### PROMPT
Show each line of the data below in which "master" occurs.

### DATA
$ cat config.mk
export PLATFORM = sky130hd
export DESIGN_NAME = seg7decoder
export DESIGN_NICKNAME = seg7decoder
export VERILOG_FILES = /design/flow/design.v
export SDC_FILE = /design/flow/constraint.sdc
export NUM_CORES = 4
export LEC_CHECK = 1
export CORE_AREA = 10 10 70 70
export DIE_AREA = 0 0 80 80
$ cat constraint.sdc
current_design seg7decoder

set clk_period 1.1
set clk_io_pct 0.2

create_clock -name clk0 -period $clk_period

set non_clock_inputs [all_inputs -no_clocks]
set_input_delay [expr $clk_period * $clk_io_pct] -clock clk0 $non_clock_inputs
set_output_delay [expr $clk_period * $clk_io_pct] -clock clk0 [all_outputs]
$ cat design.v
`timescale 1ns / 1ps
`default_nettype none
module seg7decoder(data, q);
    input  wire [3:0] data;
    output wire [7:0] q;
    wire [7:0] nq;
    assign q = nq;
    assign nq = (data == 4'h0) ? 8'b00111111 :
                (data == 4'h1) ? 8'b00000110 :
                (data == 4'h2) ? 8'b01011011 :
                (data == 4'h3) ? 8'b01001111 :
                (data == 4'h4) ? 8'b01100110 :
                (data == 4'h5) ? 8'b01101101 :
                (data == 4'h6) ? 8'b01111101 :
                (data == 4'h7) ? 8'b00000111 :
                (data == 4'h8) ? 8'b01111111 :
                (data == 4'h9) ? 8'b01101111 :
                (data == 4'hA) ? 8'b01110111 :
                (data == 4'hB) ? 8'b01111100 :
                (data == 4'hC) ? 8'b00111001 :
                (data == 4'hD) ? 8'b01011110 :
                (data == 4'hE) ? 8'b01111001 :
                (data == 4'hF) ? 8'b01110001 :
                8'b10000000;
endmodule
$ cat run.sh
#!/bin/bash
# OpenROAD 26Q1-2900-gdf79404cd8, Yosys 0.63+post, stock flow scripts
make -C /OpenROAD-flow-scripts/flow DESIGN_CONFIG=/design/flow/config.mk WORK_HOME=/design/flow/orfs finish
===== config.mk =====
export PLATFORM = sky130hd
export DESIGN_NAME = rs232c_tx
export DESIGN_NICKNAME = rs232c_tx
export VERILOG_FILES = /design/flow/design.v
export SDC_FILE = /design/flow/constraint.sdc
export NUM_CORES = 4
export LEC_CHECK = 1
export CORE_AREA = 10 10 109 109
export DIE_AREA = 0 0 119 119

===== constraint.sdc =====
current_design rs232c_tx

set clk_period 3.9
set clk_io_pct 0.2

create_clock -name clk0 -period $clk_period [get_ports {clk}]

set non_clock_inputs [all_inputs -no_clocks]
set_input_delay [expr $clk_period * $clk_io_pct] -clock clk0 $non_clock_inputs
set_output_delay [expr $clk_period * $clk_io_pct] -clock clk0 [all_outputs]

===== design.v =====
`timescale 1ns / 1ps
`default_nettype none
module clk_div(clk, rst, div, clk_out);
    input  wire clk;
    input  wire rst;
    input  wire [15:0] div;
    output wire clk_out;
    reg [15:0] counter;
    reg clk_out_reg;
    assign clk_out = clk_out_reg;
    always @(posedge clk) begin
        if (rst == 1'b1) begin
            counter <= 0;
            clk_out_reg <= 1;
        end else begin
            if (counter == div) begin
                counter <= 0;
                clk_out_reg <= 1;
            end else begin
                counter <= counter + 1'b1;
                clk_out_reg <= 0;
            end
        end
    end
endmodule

--

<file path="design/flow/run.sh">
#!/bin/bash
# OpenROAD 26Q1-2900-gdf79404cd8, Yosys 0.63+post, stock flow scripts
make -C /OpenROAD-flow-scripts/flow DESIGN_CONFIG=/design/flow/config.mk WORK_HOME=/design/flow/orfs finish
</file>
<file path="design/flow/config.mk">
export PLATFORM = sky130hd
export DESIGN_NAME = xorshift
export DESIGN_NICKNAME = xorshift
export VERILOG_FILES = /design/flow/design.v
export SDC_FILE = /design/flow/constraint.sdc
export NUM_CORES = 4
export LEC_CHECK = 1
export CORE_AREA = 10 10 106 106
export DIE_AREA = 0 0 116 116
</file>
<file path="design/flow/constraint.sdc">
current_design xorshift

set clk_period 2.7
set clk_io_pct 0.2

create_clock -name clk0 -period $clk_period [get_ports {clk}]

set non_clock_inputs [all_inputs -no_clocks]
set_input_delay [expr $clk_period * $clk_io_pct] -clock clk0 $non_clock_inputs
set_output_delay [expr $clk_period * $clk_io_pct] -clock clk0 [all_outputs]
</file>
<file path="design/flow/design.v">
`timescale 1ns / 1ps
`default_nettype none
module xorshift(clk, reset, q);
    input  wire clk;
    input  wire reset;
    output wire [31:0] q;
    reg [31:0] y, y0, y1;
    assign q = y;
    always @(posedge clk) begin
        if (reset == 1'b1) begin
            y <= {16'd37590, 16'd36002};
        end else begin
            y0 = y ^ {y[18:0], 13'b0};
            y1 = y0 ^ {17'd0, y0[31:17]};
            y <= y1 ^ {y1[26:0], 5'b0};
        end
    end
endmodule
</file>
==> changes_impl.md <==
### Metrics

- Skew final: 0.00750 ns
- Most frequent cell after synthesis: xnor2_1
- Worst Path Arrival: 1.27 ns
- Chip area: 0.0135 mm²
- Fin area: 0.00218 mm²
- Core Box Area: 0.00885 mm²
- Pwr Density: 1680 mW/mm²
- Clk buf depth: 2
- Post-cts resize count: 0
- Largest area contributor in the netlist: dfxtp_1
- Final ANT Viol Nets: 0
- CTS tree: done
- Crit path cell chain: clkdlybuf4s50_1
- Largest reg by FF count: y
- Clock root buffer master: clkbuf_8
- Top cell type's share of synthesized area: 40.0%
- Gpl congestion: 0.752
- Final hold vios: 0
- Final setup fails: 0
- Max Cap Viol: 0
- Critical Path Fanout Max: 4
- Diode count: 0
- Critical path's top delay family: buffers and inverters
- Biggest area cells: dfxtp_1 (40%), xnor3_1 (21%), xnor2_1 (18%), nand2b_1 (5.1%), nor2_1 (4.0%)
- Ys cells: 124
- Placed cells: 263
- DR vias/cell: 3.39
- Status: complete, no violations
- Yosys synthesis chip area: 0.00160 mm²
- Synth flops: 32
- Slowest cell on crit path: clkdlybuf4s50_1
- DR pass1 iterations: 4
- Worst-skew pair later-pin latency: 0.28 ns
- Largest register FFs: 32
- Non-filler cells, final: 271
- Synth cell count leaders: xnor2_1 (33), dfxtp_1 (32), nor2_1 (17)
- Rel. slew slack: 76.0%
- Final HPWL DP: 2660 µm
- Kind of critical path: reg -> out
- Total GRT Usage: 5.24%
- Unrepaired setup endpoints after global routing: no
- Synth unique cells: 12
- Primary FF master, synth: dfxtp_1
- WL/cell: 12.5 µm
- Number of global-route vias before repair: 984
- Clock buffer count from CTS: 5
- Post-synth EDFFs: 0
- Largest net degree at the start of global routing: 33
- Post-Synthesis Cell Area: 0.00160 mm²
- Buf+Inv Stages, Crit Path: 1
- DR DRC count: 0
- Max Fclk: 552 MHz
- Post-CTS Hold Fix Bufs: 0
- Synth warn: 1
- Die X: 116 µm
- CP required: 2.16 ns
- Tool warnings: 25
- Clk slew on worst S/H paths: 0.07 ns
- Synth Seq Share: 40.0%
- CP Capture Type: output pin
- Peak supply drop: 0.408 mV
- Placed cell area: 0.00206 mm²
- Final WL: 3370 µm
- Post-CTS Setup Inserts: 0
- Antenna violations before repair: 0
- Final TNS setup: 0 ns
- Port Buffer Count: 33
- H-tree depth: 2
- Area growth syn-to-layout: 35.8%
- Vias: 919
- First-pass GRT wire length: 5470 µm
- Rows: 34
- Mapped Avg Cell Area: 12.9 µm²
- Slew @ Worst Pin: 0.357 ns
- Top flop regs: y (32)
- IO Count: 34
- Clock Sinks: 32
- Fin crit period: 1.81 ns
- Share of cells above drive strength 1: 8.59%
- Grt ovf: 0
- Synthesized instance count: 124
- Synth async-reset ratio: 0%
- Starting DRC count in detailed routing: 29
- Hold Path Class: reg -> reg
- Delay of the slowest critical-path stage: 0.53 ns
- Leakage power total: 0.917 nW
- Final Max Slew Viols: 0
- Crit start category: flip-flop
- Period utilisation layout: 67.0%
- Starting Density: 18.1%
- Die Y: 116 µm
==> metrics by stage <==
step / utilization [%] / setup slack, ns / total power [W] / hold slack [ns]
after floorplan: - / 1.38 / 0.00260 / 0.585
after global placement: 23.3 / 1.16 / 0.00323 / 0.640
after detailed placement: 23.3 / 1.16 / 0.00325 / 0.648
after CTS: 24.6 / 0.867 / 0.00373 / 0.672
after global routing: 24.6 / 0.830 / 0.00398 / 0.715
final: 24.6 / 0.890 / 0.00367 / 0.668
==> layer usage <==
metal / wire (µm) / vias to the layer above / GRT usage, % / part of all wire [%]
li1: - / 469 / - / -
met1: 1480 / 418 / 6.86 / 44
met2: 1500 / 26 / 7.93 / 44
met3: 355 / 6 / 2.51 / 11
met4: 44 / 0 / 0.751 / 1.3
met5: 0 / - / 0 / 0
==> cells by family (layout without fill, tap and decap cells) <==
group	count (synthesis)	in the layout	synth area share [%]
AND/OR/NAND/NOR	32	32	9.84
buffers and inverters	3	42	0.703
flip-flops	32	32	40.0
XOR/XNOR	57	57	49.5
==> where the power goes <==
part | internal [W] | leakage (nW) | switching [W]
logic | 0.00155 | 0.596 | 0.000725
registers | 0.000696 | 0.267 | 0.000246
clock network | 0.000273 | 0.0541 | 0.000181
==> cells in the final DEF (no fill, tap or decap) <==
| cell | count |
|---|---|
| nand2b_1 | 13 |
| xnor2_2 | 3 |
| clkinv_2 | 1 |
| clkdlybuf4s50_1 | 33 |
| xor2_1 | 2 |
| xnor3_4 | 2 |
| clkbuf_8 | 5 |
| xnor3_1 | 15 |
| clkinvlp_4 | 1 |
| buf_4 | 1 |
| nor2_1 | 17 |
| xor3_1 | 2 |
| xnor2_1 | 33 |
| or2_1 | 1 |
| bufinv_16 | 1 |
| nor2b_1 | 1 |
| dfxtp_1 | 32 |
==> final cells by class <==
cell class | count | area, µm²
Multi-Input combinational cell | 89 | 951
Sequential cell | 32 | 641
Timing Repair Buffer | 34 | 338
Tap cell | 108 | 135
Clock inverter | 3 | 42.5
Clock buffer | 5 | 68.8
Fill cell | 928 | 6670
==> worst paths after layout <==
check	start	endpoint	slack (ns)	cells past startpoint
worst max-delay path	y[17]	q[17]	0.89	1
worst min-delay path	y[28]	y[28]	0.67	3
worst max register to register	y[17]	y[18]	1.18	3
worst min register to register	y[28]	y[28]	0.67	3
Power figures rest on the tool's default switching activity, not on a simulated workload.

### ANSWER TO THIS TASK
- Clock root buffer master: clkbuf_8
- Primary FF master, synth: dfxtp_1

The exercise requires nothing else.